• _Goal of the exercise_:
Take the entries below and print only the lines from the one with "(drive ? hi_sel : rc_hi);" through the one with "and bootstrap hold-off", exactly as they stand, both ends included.

────────────────────

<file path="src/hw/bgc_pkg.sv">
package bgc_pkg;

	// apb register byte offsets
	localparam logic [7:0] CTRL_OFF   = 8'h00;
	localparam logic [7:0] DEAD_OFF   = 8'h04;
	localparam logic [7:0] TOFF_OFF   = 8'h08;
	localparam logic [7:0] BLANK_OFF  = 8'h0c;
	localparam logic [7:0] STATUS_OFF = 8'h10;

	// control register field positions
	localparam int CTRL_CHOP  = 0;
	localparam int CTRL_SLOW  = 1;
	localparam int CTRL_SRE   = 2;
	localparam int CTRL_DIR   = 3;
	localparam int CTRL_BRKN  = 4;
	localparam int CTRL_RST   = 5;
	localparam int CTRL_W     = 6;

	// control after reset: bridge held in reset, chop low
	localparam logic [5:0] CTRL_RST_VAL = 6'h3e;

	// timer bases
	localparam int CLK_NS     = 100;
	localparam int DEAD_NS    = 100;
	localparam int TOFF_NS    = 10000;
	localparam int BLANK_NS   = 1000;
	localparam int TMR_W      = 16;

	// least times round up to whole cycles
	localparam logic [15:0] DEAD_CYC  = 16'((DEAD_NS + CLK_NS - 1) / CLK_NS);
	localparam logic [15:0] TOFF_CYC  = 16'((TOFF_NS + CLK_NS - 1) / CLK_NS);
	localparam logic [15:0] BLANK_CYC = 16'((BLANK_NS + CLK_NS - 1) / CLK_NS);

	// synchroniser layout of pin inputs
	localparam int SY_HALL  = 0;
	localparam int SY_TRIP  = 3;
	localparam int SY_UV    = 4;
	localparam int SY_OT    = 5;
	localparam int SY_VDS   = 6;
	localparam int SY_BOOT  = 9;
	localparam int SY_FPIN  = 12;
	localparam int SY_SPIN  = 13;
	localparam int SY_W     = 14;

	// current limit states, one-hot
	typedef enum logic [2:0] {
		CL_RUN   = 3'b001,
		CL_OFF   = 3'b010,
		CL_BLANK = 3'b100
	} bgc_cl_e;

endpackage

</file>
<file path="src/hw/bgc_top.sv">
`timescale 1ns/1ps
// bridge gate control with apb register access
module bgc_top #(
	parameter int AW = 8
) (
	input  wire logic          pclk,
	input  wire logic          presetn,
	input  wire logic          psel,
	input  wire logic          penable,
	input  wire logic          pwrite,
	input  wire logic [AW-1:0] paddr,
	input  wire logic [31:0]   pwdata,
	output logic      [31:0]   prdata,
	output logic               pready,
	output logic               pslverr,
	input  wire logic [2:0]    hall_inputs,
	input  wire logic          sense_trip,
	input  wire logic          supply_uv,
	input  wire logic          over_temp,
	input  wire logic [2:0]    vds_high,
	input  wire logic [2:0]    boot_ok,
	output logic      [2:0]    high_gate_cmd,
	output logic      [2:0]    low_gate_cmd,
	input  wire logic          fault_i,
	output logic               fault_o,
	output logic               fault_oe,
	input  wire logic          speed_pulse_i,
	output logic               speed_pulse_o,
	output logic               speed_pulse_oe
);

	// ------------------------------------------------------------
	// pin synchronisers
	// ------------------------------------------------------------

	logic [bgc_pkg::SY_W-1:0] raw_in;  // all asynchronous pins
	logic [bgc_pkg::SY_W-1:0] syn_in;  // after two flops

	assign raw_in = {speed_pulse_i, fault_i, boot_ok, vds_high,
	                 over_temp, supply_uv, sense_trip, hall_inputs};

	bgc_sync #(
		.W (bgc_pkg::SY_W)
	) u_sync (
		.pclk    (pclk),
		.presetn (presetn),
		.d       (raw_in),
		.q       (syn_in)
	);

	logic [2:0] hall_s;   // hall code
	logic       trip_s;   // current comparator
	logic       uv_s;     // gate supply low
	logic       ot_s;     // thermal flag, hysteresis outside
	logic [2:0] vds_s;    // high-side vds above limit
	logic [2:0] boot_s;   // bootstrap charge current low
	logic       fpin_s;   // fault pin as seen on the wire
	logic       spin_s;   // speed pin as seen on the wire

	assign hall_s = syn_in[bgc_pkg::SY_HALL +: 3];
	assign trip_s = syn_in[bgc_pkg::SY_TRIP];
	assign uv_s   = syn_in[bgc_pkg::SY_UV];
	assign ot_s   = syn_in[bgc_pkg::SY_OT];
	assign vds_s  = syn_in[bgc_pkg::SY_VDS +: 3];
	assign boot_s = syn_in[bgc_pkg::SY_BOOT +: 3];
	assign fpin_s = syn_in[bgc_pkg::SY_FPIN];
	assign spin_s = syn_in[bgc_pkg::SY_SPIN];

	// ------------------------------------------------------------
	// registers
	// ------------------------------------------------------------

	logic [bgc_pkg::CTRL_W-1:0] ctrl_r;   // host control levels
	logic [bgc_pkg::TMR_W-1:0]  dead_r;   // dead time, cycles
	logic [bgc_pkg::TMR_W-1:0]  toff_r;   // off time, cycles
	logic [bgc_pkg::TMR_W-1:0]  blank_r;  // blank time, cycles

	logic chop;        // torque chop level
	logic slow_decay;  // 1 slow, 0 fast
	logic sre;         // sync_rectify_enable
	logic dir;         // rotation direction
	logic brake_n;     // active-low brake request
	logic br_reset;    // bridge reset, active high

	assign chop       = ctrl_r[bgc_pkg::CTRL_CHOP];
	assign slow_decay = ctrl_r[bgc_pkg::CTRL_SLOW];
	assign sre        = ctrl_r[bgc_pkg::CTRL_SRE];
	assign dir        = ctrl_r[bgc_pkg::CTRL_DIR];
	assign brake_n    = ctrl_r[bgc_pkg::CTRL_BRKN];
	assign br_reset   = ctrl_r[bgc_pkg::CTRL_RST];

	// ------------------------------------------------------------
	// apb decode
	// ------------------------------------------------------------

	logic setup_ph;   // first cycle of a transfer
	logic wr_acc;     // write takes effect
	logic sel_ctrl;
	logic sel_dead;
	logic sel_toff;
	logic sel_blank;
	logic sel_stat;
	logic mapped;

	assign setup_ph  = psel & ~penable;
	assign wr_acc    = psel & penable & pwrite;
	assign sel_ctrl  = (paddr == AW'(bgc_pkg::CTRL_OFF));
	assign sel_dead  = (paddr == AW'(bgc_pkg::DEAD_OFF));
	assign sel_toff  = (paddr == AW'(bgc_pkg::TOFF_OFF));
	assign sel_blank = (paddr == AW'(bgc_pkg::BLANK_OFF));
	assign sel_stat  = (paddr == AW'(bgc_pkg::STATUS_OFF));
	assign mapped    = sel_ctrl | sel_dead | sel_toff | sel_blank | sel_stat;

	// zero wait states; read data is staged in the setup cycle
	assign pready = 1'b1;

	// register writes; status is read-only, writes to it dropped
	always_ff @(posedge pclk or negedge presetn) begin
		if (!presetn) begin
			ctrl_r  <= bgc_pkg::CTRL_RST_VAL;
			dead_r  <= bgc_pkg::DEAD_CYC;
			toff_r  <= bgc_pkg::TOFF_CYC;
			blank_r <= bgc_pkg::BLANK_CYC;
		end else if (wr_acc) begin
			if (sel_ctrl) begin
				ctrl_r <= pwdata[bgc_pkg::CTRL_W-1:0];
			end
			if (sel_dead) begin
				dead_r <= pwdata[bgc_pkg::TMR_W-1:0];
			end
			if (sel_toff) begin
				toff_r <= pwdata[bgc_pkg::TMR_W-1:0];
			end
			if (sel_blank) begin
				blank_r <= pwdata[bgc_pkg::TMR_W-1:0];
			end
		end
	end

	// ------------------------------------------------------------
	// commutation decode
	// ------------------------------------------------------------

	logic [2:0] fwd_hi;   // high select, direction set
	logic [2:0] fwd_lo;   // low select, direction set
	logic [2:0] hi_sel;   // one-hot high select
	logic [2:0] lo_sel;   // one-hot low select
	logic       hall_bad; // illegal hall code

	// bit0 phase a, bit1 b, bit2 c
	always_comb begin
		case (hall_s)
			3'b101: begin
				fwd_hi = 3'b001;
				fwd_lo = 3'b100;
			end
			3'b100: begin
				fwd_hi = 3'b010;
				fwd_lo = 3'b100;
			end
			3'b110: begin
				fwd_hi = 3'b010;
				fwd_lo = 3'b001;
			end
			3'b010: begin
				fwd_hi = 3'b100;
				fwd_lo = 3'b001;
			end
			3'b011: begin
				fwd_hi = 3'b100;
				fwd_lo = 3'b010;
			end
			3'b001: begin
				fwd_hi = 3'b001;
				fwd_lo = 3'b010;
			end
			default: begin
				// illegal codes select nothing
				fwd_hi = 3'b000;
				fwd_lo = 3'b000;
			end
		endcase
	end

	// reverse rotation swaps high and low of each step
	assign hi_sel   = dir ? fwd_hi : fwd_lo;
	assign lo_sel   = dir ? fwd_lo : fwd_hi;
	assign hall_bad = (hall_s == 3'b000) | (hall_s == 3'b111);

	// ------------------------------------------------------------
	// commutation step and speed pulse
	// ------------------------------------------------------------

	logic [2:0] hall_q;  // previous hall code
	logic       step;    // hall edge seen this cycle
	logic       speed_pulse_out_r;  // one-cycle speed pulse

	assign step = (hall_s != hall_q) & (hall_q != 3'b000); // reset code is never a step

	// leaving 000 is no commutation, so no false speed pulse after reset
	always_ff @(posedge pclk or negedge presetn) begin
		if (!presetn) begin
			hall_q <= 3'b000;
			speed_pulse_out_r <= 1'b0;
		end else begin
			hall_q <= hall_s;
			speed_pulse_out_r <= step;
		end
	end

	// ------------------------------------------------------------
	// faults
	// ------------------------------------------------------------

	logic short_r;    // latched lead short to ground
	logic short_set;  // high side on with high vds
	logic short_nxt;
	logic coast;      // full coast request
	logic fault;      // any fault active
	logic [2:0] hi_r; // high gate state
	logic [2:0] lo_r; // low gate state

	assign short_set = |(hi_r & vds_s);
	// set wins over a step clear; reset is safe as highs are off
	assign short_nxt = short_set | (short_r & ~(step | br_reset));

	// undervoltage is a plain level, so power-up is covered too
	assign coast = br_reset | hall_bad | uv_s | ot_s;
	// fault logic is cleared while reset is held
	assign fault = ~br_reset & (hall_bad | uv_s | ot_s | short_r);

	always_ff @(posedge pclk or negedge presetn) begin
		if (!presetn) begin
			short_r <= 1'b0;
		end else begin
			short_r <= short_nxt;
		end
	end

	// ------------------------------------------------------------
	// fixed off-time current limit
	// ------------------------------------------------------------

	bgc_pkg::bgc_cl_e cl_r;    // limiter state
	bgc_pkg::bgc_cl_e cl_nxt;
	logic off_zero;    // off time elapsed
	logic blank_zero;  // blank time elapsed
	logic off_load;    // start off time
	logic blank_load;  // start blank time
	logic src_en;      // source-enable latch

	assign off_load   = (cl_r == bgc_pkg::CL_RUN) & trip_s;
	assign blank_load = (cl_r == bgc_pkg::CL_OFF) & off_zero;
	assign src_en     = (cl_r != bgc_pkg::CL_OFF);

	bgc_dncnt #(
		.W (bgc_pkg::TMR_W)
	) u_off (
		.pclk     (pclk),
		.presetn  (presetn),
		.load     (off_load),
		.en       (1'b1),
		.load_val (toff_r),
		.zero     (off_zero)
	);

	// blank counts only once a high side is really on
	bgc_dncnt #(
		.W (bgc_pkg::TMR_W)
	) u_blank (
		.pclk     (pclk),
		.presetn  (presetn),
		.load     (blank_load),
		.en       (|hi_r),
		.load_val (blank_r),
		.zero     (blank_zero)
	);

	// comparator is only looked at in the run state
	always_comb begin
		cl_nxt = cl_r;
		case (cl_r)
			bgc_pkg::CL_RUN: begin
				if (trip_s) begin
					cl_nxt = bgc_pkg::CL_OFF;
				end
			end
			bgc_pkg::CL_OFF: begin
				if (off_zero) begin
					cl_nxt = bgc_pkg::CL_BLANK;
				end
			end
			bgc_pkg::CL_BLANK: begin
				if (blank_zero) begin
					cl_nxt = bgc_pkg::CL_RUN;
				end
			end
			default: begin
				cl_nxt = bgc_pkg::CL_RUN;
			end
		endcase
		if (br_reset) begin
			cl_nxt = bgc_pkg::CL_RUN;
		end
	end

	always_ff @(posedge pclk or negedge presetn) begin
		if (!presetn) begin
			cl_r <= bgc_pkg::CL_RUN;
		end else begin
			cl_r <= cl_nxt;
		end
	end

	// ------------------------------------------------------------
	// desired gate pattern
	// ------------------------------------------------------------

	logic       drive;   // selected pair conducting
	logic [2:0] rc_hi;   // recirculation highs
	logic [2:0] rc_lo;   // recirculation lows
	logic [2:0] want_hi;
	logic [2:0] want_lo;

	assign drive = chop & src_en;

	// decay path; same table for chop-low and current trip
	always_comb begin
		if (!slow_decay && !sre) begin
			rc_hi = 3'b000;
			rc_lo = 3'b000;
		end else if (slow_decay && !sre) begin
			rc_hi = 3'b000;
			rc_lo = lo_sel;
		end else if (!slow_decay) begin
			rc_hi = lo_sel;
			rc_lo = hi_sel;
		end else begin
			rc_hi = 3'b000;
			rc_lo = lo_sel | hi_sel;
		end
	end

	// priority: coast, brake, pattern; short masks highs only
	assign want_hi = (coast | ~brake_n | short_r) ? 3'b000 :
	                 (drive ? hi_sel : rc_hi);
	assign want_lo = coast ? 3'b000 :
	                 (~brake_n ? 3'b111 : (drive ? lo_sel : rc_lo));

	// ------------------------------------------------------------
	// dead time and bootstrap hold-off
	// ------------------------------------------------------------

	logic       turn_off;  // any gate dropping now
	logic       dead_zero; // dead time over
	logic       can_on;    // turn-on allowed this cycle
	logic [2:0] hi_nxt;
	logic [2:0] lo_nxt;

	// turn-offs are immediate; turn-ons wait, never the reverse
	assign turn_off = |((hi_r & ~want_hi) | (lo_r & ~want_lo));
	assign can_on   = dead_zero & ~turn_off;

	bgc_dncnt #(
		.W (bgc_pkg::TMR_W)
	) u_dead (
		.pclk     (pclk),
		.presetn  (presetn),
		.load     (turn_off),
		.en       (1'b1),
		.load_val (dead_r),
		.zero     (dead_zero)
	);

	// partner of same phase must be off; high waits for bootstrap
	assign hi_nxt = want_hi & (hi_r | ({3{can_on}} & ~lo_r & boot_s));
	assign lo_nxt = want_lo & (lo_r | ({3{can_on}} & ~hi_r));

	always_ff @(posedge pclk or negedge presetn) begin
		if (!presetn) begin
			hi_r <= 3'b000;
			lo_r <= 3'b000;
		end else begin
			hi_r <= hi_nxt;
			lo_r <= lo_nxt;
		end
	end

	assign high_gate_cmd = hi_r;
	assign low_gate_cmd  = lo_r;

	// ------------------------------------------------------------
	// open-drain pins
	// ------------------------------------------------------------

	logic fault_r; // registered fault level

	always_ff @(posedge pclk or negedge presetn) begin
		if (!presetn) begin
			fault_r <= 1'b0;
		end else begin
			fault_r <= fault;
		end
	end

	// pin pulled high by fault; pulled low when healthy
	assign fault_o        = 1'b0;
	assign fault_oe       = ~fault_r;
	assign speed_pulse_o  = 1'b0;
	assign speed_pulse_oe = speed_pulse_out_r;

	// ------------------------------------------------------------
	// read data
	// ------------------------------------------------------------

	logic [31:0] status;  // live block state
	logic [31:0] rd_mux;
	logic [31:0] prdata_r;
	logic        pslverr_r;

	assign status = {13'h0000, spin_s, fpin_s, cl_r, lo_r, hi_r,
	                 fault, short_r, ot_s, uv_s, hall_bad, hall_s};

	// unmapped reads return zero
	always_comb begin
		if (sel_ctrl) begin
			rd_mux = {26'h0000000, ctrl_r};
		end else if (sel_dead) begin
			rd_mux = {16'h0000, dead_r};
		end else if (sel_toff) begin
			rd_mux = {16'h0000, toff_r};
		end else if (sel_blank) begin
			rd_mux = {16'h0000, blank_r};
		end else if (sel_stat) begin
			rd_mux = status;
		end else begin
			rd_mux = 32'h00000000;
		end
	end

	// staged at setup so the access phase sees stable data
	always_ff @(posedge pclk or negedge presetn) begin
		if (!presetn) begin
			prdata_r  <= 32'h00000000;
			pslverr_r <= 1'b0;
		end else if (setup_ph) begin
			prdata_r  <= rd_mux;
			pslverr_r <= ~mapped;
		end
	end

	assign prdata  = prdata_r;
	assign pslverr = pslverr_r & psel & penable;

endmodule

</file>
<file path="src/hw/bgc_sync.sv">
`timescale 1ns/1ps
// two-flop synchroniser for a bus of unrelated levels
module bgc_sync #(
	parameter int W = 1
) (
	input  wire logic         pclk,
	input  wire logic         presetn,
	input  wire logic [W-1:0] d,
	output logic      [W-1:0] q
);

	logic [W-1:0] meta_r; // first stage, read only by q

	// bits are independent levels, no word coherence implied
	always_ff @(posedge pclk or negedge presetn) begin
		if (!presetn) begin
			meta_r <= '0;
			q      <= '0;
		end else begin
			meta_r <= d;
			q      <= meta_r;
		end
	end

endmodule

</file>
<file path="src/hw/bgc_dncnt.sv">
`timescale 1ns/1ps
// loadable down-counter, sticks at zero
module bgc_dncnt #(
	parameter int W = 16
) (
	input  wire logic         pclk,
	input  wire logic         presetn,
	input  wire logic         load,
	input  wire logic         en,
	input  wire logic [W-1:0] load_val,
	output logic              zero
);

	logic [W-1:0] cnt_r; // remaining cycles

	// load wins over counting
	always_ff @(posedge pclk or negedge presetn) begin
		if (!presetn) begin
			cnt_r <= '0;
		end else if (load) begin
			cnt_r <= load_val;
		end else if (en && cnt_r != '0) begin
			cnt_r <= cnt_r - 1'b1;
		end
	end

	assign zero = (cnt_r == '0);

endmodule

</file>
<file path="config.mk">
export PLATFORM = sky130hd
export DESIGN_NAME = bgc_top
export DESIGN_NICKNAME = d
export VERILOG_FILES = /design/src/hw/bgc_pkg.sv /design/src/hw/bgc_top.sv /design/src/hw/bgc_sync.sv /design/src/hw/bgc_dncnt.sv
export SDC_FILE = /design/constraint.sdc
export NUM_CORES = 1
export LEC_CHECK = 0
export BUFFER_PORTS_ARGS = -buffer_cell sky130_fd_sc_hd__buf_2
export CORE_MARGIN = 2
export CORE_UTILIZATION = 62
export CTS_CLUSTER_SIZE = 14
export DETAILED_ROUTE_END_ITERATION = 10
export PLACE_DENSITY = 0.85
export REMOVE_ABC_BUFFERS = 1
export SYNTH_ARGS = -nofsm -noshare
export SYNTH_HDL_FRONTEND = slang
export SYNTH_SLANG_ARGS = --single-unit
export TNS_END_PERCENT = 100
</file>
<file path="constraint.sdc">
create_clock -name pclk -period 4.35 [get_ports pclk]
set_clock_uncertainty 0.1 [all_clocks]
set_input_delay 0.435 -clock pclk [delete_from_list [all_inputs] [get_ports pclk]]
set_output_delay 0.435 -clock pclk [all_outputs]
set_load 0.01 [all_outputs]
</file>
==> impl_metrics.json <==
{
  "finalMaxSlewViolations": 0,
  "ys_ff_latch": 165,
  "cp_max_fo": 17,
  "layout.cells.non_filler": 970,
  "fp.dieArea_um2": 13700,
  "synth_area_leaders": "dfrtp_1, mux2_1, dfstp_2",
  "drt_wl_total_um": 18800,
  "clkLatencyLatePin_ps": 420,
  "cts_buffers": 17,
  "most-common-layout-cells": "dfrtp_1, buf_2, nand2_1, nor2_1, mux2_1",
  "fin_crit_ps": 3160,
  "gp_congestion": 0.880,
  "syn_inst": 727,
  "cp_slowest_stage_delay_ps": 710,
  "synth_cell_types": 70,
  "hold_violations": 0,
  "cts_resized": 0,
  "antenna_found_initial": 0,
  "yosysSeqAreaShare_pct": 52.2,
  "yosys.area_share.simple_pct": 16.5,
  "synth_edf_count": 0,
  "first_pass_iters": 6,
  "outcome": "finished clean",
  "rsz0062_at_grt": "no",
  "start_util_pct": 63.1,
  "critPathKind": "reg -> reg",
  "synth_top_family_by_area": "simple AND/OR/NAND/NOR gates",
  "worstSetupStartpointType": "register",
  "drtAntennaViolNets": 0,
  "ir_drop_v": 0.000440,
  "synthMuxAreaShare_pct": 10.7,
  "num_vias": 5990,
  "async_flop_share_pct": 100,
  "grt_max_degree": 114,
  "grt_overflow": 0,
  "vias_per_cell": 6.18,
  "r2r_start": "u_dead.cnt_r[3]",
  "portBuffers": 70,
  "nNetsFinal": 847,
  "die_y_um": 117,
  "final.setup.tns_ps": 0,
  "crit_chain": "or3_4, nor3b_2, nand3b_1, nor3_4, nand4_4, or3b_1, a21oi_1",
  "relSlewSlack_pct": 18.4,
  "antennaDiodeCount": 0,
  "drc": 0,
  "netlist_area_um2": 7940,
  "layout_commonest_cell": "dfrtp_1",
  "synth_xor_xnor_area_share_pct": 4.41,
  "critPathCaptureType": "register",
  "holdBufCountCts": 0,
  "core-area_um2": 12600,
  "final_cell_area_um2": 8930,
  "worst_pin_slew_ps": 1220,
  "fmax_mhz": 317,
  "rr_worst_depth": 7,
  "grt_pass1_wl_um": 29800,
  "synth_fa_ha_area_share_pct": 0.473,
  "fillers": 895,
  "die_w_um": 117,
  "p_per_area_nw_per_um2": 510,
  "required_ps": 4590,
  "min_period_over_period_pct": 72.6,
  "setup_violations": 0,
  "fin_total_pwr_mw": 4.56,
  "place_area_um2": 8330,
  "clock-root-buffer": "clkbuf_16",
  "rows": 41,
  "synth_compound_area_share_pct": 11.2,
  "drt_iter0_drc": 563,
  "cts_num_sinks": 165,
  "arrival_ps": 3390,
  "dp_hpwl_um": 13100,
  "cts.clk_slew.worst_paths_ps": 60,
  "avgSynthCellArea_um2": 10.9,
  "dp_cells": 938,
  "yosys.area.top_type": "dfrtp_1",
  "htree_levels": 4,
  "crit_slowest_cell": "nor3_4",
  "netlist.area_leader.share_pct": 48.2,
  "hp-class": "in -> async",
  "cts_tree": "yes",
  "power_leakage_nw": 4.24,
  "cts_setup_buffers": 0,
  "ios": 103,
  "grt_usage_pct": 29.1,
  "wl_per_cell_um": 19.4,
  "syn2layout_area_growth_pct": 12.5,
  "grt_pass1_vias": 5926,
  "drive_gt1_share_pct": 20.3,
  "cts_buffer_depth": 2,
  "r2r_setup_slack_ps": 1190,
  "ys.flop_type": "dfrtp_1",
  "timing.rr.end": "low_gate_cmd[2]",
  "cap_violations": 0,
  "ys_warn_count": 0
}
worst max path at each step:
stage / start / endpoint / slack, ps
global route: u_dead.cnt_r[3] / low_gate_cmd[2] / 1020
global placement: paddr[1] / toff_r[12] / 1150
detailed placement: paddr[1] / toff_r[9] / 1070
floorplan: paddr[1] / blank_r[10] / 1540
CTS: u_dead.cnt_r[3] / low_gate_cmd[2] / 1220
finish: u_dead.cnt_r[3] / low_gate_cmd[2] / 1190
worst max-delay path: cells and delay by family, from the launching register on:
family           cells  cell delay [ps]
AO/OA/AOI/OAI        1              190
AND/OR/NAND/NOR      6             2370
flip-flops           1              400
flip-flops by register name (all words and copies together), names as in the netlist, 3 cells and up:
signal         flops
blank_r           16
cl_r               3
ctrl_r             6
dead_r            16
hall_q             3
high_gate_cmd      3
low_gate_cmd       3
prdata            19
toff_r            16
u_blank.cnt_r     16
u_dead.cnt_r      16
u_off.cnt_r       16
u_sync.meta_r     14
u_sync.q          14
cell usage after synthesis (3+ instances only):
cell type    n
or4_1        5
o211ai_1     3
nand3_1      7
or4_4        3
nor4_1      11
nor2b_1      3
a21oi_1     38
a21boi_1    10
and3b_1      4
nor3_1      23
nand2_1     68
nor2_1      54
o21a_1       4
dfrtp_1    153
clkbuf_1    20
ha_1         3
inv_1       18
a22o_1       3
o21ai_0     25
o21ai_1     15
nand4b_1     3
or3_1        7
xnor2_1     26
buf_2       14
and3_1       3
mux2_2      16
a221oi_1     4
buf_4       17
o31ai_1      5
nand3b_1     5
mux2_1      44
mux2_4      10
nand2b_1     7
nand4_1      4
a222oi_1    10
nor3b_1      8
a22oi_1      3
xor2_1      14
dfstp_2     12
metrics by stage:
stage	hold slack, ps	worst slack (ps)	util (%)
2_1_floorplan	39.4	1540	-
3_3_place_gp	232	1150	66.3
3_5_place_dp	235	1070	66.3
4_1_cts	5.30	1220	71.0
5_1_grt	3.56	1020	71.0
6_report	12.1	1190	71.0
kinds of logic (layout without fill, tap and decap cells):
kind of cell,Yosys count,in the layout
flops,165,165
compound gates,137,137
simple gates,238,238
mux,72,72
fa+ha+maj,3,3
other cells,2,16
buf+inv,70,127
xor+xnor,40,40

────────────────────

• _Answer section_:
	                 (drive ? hi_sel : rc_hi);
	assign want_lo = coast ? 3'b000 :
	                 (~brake_n ? 3'b111 : (drive ? lo_sel : rc_lo));

	// ------------------------------------------------------------
	// dead time and bootstrap hold-off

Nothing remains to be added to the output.